Recently, I took a deep dive into SQL Warehouse query caching in Databricks. In this blog post I shared what I have learned along the way.

How to use Query Caching

The SQL query cache in Databricks SQL Warehouses1 can be a powerful tool. Once a query is sent to the Warehouse, its results are cached and reused in subsequent runs.

Query caching is automatically activated in Databricks SQL. You can check if the cache was used by looking at the statement execution details.

If a query is run for the first time, it is fully executed and stored in the cache.

-- First invocation, populates cache
SELECT 
  * 
FROM 
  samples.bakehouse.sales_customers; 

Subsequent queries will use the cached result. All these queries will utilize the cached results from the first query:

-- Reads from cache 
SELECT 
  * 
FROM 
  samples.bakehouse.sales_customers; 

-- Reads from cache, too
select 
  * 
from 
  SAMPLES.BAKEHOUSE.SALES_CUSTOMERS; 

-- Still reads from cache :-)
SELECT 
  * 
FROM 
  samples.bakehouse.sales_customers sc; 

Note that the cache is not case-sensitive, SELECT * FROM table_name yields the same result as select * from TABLE_NAME. This is a thing that Snowflake handles differently2, because the cache there is case-sensitive.

Getting Query Details

To examine query execution details, use the system tables for query metadata. The following example shows how to retrieve caching information for specific queries from the system.query.history table:

SELECT 
  statement_text,
  total_duration_ms,
  read_rows,
  produced_rows,
  from_result_cache,
  cache_origin_statement_id
FROM
  system.query.history
WHERE 
  statement_id in ("put", "your", "statement_ids", "here")

This example shows four query executions—two distinct queries that were each run twice. Notice that when from_result_cache = true, the read_rows value is 0 and total_duration_ms is significantly lower. The cache_origin_statement_id field provides a helpful reference back to the original query that populated the cache.

System tables like these are invaluable for administrators monitoring cache utilization and identifying opportunities to optimize queries for better cache performance.

Technical Details

There is not only one, but four layers of caches involved. They are checked in the following order:

1. UI Cache: a user-scoped cache in the workspace file system

2. Local Cache: the in-memory cache of the SQL Warehouse that is lost when the Warehouse is terminated

3. Remote Cache: this applies to Serverless Warehouses only and is shared by Warehouses across the Workspace

4. Disk Cache: the last resort for retrieving query results

Here are some more useful facts about caching:

• The cache is invalidated after 24 hours or when the underlying tables get updated.

• If you want to disable caching, you can add SET use_cached_result = false to the top of your script. This could be useful for true “cold” benchmarking of query performance.

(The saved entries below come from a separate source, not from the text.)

<file path="src/rtl/rsa_pkg.sv">
// Shared constants for the RSA operand path (loader, mon_exp, operand BRAM).
// Default geometry, derived beat/word counts, loader states and address map.
package rsa_pkg;

    localparam int DEF_BITLEN    = 1024;
    localparam int DEF_DBITS     = 512;
    localparam int DEF_ABITS     = 8;
    localparam int DEF_IN_W      = 32;
    localparam int DEF_NUM_OPS   = 2;
    localparam int DEF_BASE_ADDR = 0;

    localparam int BPW         = DEF_DBITS / DEF_IN_W;
    localparam int WPO         = DEF_BITLEN / DEF_DBITS;
    localparam int TOTAL_BEATS = BPW * WPO * DEF_NUM_OPS;

    // Operand k occupies WPO consecutive words starting at BASE_ADDR + k*WPO.
    localparam int OP_STRIDE = WPO;

    typedef enum logic [1:0] {
        S_LOAD  = 2'd0,
        S_FLUSH = 2'd1,
        S_RUN   = 2'd2
    } loader_state_e;

    function automatic int operand_word_addr(input int base, input int stride,
                                             input int k, input int h);
        return base + stride * k + h;
    endfunction

endpackage

</file>
<file path="src/rtl/word_packer.sv">
// Packs narrow beats into one wide word, little-endian: the first beat of a
// word ends up in the least significant IN_W bits.
module word_packer
#(
    parameter int DBITS = 512,
    parameter int IN_W  = 32
)(
    input  logic             clk,
    input  logic             rst,
    input  logic             beat_valid,
    input  logic [IN_W-1:0]  beat_data,
    output logic             beat_last,
    output logic             word_valid,
    output logic [DBITS-1:0] word
);

    localparam int BEATS = DBITS / IN_W;
    localparam int CW    = (BEATS > 1) ? $clog2(BEATS) : 1;

    logic [DBITS-1:0] sr_q;
    logic [DBITS-1:0] sr_d;
    logic [CW-1:0]    cnt_q;
    logic [DBITS-1:0] word_q;
    logic             word_valid_q;

    // New beat enters at the MSBs; everything already held moves down one beat.
    assign sr_d      = DBITS'({beat_data, sr_q} >> IN_W);
    assign beat_last = (cnt_q == CW'(BEATS - 1));

    always_ff @(posedge clk) begin
        if (rst) begin
            sr_q         <= '0;
            cnt_q        <= '0;
            word_q       <= '0;
            word_valid_q <= 1'b0;
        end else begin
            word_valid_q <= 1'b0;
            if (beat_valid) begin
                sr_q <= sr_d;
                if (beat_last) begin
                    cnt_q        <= '0;
                    word_q       <= sr_d;
                    word_valid_q <= 1'b1;
                end else begin
                    cnt_q <= cnt_q + 1'b1;
                end
            end
        end
    end

    assign word       = word_q;
    assign word_valid = word_valid_q;

endmodule

</file>
<file path="src/rtl/rsa_operand_loader.sv">
// Streams operands A and B from the host into the operand BRAM, then holds
// mon_exp start until it reports stop and re-arms for the next load.
module rsa_operand_loader
    import rsa_pkg::*;
#(
    parameter int BITLEN    = DEF_BITLEN,
    parameter int DBITS     = DEF_DBITS,
    parameter int ABITS     = DEF_ABITS,
    parameter int IN_W      = DEF_IN_W,
    parameter int NUM_OPS   = DEF_NUM_OPS,
    parameter int BASE_ADDR = DEF_BASE_ADDR
)(
    input  logic             clk,
    input  logic             rst,
    input  logic             in_valid,
    output logic             in_ready,
    input  logic [IN_W-1:0]  in_data,
    output logic [ABITS-1:0] wr_addr,
    output logic [DBITS-1:0] wr_data,
    output logic             wr_en,
    output logic             start,
    input  logic             stop,
    output logic             busy
);

    localparam int WORDS_PER_OP = BITLEN / DBITS;
    localparam int NUM_WORDS    = WORDS_PER_OP * NUM_OPS;
    localparam int WCW          = $clog2(NUM_WORDS + 1);

    loader_state_e    state_q;
    logic [WCW-1:0]   word_cnt_q;
    logic [ABITS-1:0] wr_addr_q;
    logic             start_q;
    logic             accept;
    logic             beat_last;

    // Gated by rst so no beat can be taken while the loader is being reset.
    assign in_ready = (state_q == S_LOAD) && !rst;
    assign accept   = in_valid && in_ready;
    assign busy     = (state_q != S_LOAD);

    word_packer #(
        .DBITS (DBITS),
        .IN_W  (IN_W)
    ) u_packer (
        .clk        (clk),
        .rst        (rst),
        .beat_valid (accept),
        .beat_data  (in_data),
        .beat_last  (beat_last),
        .word_valid (wr_en),
        .word       (wr_data)
    );

    // Word index k*WPO+h maps straight onto BASE_ADDR + k*WPO + h.
    always_ff @(posedge clk) begin
        if (rst) begin
            state_q    <= S_LOAD;
            word_cnt_q <= '0;
            wr_addr_q  <= '0;
            start_q    <= 1'b0;
        end else begin
            unique case (state_q)
                S_LOAD: begin
                    if (accept && beat_last) begin
                        wr_addr_q  <= ABITS'(BASE_ADDR) + ABITS'(word_cnt_q);
                        word_cnt_q <= word_cnt_q + 1'b1;
                        if (word_cnt_q == WCW'(NUM_WORDS - 1)) begin
                            state_q <= S_FLUSH;
                        end
                    end
                end
                S_FLUSH: begin
                    state_q <= S_RUN;
                    start_q <= 1'b1;
                end
                S_RUN: begin
                    if (stop) begin
                        state_q    <= S_LOAD;
                        start_q    <= 1'b0;
                        word_cnt_q <= '0;
                    end
                end
                default: begin
                    state_q    <= S_LOAD;
                    start_q    <= 1'b0;
                    word_cnt_q <= '0;
                end
            endcase
        end
    end

    assign wr_addr = wr_addr_q;
    assign start   = start_q;

endmodule

</file>
<file path="config.mk">
export PLATFORM = sky130hd
export DESIGN_NAME = rsa_operand_loader
export DESIGN_NICKNAME = d
export VERILOG_FILES = /design/src/rtl/rsa_pkg.sv /design/src/rtl/word_packer.sv /design/src/rtl/rsa_operand_loader.sv
export SDC_FILE = /design/constraint.sdc
export NUM_CORES = 2
export LEC_CHECK = 0
export CORE_ASPECT_RATIO = 0.75
export CORE_MARGIN = 2
export CORE_UTILIZATION = 40
export DETAILED_ROUTE_END_ITERATION = 10
export PLACE_DENSITY = 0.72
export SLEW_MARGIN = 20
export SYNTH_ARGS = -nofsm -noshare
export SYNTH_HDL_FRONTEND = slang
export SYNTH_SLANG_ARGS = --single-unit
</file>
<file path="constraint.sdc">
create_clock -name clk -period 2.7 [get_ports clk]
set_clock_uncertainty 0.2 [all_clocks]
set_input_delay 0.54 -clock clk [delete_from_list [all_inputs] [get_ports clk]]
set_output_delay 0.54 -clock clk [all_outputs]
set_load 0.02 [all_outputs]
</file>
==> impl_metrics.env <==
export IMPL_ys_seq_area_frac=0.574
export IMPL_drt_wl_total_um=98000
export IMPL_max_cap_violations=0
export IMPL_path_max_fanout=2
export IMPL_finalCriticalPeriod_ns=2.55
export IMPL_min_path_type="reg -> reg"
export IMPL_worstPathRequired_ns=1.96
export IMPL_layout_drive_gt1_share=0.0625
export IMPL_post_route_period_util=0.943
export IMPL_hpwl_um=70700
export IMPL_wl_per_cell_um=17.7
export IMPL_cts_setup_buffers=0
export IMPL_rsz0062_at_grt="false"
export IMPL_clock_latency_ns=0.65
export IMPL_cts_root_buf="clkbuf_16"
export IMPL_critPathMaxStageDelay_ns=0.84
export IMPL_antenna_left=0
export IMPL_start_util=0.402
export IMPL_synth_compound_area_share=0.0721
export IMPL_antenna_found_initial=0
export IMPL_setup_ws_ns=0.154
export IMPL_path_delay_family="buffers and inverters"
export IMPL_arrival_ns=1.81
export IMPL_path_depth=1
export IMPL_first_pass_iters=6
export IMPL_fin_total_pwr_mw=29.8
export IMPL_die_y_um=261
export IMPL_setup_violations=0
export IMPL_irDropWorstVdd_mv=0.523
export IMPL_clockBufferDepth=3
export IMPL_htree_levels=3
export IMPL_worstPathCellList="clkdlybuf4s50_1"
export IMPL_yosys_cell_types_count=33
export IMPL_cts_tree="done"
export IMPL_synth_top_family_by_area="simple AND/OR/NAND/NOR gates"
export IMPL_yosys_area_share_adder=0.00107
export IMPL_grt_pass1_wl_um=149000
export IMPL_final_core_util=0.521
export IMPL_synthCells=3843
export IMPL_final_hold_viol_count=0
export IMPL_status="complete, no violations"
export IMPL_ios=560
export IMPL_io_buffers=554
export IMPL_drt_iter0_markers=1883
export IMPL_syn_avg_cell_area_um2=9.14
export IMPL_design_area_um2=45500
export IMPL_final_common_cell="nand2_1"
export IMPL_hold_start="u_packer.sr_q[266]$_SDFFE_PP0N_"
export IMPL_dr_total_vias=27300
export IMPL_relSlewSlack=0.542
export IMPL_area_delta_synth_final_pct=29.6
export IMPL_synthMuxAreaShare=0.147
export IMPL_r2r_cells=6
export IMPL_nets=4365
export IMPL_postCtsHoldBufs=0
export IMPL_crit_start="u_packer.word[370]$_SDFFE_PP0P_"
export IMPL_power_leakage_nw=18.6
export IMPL_synth_simple_area_share=0.165
export IMPL_finalMaxSlewViolations=0
export IMPL_path_clk_slew_ns=0.06
export IMPL_numCtsBuffers=96
export IMPL_track_usage=0.210
export IMPL_p_per_area_nw_per_um2=655
export IMPL_crit_type="reg -> out"
export IMPL_start_kind="flop"
export IMPL_yosys_area_share_xor_xnor=0
export IMPL_route_detailed_drc=0
export IMPL_grt_pass1_vias=26100
export IMPL_holdPathStages=2
export IMPL_synthesis_area_um2=35100
export IMPL_layout_common_cells="nand2_1 (1,512), dfxtp_1 (1,004), clkdlybuf4s50_1 (552), mux2i_1 (514), o21ai_0 (483)"
export IMPL_rows=94
export IMPL_yosysWarnings=0
export IMPL_grt_max_degree=86
export IMPL_synth_seq_cells=1006
export IMPL_endpoint_kind="output port"
export IMPL_critPathSlowestCell="clkdlybuf4s50_1"
export IMPL_place_ws_ns=0.0468
export IMPL_place_gp_congestion=0.838
export IMPL_fmax_mhz=393
export IMPL_overflow=0
export IMPL_cts_sinks=1006
export IMPL_die_area_um2=90200
export IMPL_placed_cell_area_um2=42200
export IMPL_fp_coreArea_um2=87400
export IMPL_r2r_start="u_packer.cnt_q[0]$_SDFFE_PP0N_"
export IMPL_tightest_slew_ns=0.687
export IMPL_fin_setup_tns_ns=0
export IMPL_path_buf_inv=1
export IMPL_via_per_inst=4.91
export IMPL_die_w_um=346
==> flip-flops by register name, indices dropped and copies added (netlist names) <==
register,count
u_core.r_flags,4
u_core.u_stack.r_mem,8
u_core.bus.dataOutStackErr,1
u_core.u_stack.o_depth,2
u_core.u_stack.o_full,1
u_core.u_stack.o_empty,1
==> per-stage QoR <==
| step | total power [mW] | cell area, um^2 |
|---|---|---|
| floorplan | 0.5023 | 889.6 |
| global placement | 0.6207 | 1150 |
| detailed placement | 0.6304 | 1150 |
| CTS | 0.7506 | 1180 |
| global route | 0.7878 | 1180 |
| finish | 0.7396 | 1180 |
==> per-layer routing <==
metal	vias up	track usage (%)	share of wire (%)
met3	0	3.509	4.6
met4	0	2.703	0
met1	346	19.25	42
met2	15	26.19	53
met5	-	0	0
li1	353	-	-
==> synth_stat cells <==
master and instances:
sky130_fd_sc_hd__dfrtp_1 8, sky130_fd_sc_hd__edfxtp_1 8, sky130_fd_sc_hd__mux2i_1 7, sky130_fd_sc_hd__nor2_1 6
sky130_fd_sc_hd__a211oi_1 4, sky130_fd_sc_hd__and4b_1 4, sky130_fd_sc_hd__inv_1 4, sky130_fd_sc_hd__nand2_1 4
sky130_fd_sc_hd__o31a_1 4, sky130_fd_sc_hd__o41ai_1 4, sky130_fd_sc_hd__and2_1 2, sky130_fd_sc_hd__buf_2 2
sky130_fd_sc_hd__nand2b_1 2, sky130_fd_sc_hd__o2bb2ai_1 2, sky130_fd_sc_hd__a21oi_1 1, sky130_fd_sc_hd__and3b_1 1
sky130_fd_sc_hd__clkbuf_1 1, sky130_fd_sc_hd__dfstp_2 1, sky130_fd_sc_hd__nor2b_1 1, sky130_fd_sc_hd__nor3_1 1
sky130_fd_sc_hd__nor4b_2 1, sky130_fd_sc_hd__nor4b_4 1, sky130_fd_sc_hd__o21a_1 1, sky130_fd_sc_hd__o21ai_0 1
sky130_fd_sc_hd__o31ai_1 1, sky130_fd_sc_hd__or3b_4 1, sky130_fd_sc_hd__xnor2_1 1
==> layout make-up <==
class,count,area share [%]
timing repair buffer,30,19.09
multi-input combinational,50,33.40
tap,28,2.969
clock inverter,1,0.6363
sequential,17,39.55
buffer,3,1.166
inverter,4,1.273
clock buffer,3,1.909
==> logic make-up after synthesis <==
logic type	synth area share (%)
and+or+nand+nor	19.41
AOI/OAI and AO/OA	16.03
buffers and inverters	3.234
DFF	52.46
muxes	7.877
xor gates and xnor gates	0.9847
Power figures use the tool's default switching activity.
### src/rtl/commit_trace_buffer.sv
// commit_trace_buffer
// Consumer end of the refcpu commit interface. Commit events (pc, target
// register id, written value) are queued in a small FIFO and drained over a
// valid/ready trace port towards the difftest/trace checker. Events offered
// while the queue is full are dropped and flagged by the sticky overflow bit.
//
// Optional feature macro: COMMIT_TRACE_SEQ_EN
//   When defined, every accepted event is stamped with a 16-bit sequence
//   number that is presented on trace_seq alongside the head entry.

module commit_trace_buffer #(
    parameter int DEPTH = 4
) (
    input  logic        clk,
    input  logic        resetn,
    input  logic        commit_valid,
    input  logic [31:0] commit_pc,
    input  logic [4:0]  commit_id,
    input  logic [31:0] commit_data,
    output logic        commit_ready,
    output logic        trace_valid,
    input  logic        trace_ready,
    output logic [31:0] trace_pc,
    output logic [3:0]  trace_wen,
    output logic [4:0]  trace_wnum,
    output logic [31:0] trace_wdata,
`ifdef COMMIT_TRACE_SEQ_EN
    output logic [15:0] trace_seq,
`endif
    output logic        overflow
);

    localparam int PTR_W = $clog2(DEPTH);
    localparam logic [PTR_W:0] FULL_COUNT = (PTR_W + 1)'(DEPTH);

    logic [31:0]      mem_pc   [DEPTH];
    logic [4:0]       mem_id   [DEPTH];
    logic [31:0]      mem_data [DEPTH];

    logic [PTR_W-1:0] wr_ptr;
    logic [PTR_W-1:0] rd_ptr;
    logic [PTR_W:0]   count;

    logic [31:0]      held_pc;
    logic [4:0]       held_id;
    logic [31:0]      held_data;

    logic             push;
    logic             pop;

`ifdef COMMIT_TRACE_SEQ_EN
    logic [15:0]      mem_seq [DEPTH];
    logic [15:0]      seq_cnt;
    logic [15:0]      held_seq;
`endif

    // Handshake qualifiers; readiness depends on occupancy only, so a pop in
    // the same cycle never opens room for a push while full
    always_comb begin
        commit_ready = (count != FULL_COUNT);
        trace_valid  = (count != '0);
        push         = commit_valid && commit_ready;
        pop          = trace_valid && trace_ready;
    end

    // Pointer and occupancy bookkeeping; pointers wrap naturally at DEPTH
    always_ff @(posedge clk or negedge resetn) begin
        if (!resetn) begin
            wr_ptr <= '0;
            rd_ptr <= '0;
            count  <= '0;
        end else begin
            if (push) begin
                wr_ptr <= wr_ptr + PTR_W'(1);
            end
            if (pop) begin
                rd_ptr <= rd_ptr + PTR_W'(1);
            end
            if (push && !pop) begin
                count <= count + (PTR_W + 1)'(1);
            end else if (pop && !push) begin
                count <= count - (PTR_W + 1)'(1);
            end
        end
    end

    // Entry storage; an r0 commit is stored with zero data so the retirement
    // is still traced but never looks like an architectural write
    always_ff @(posedge clk) begin
        if (push) begin
            mem_pc[wr_ptr]   <= commit_pc;
            mem_id[wr_ptr]   <= commit_id;
            mem_data[wr_ptr] <= (commit_id == 5'd0) ? 32'd0 : commit_data;
        end
    end

    // Sticky drop flag, cleared only by reset
    always_ff @(posedge clk or negedge resetn) begin
        if (!resetn) begin
            overflow <= 1'b0;
        end else if (commit_valid && !commit_ready) begin
            overflow <= 1'b1;
        end
    end

    // Copy of the most recently popped head so the trace port keeps showing
    // the last entry once the queue runs empty
    always_ff @(posedge clk or negedge resetn) begin
        if (!resetn) begin
            held_pc   <= '0;
            held_id   <= '0;
            held_data <= '0;
        end else if (pop) begin
            held_pc   <= mem_pc[rd_ptr];
            held_id   <= mem_id[rd_ptr];
            held_data <= mem_data[rd_ptr];
        end
    end

`ifdef COMMIT_TRACE_SEQ_EN
    // Sequence counter advances only on accepted pushes, so drops leave no gap
    always_ff @(posedge clk or negedge resetn) begin
        if (!resetn) begin
            seq_cnt  <= '0;
            held_seq <= '0;
        end else begin
            if (push) begin
                seq_cnt <= seq_cnt + 16'd1;
            end
            if (pop) begin
                held_seq <= mem_seq[rd_ptr];
            end
        end
    end

    // Sequence stamp stored next to each entry
    always_ff @(posedge clk) begin
        if (push) begin
            mem_seq[wr_ptr] <= seq_cnt;
        end
    end

    // Head sequence number, held while empty like the other trace fields
    always_comb begin
        trace_seq = trace_valid ? mem_seq[rd_ptr] : held_seq;
    end
`endif

    // Trace port: live head entry while valid, last popped entry otherwise
    always_comb begin
        trace_pc    = trace_valid ? mem_pc[rd_ptr]   : held_pc;
        trace_wnum  = trace_valid ? mem_id[rd_ptr]   : held_id;
        trace_wdata = trace_valid ? mem_data[rd_ptr] : held_data;
        trace_wen   = (trace_wnum != 5'd0) ? 4'hF : 4'h0;
    end

endmodule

• Because of the remote cache, switching from one Serverless Warehouse to another will utilize the cache.

Limitations

• The remote cache is only available in Serverless SQL Warehouses. In practice, this means that the Warehouse can be terminated and started again, and the cache is still used. This will not work with Classic and Pro Warehouses.

• Query caching does not work with dynamic views or functions like current_timestamp(). Using this will lead to cache invalidation and execution of the query.

• Users have no control over the cache lifecycle.

• The user cannot interact with the cache entries such as listing all cached queries or deleting.

Key Takeaways

Query caching in Databricks SQL can dramatically improve performance for analytical workloads with repeated queries. To make the most of it, design your queries to be cache-friendly by avoiding unnecessary dynamic functions, and consider using Serverless Warehouses when cache persistence across warehouse restarts is important for your use case.

Use the system.query.history table to monitor cache utilization and verify performance gains. The from_result_cache and cache_origin_statement_id fields provide valuable insights into which queries benefit from caching, helping you identify optimization opportunities and understand your workload patterns.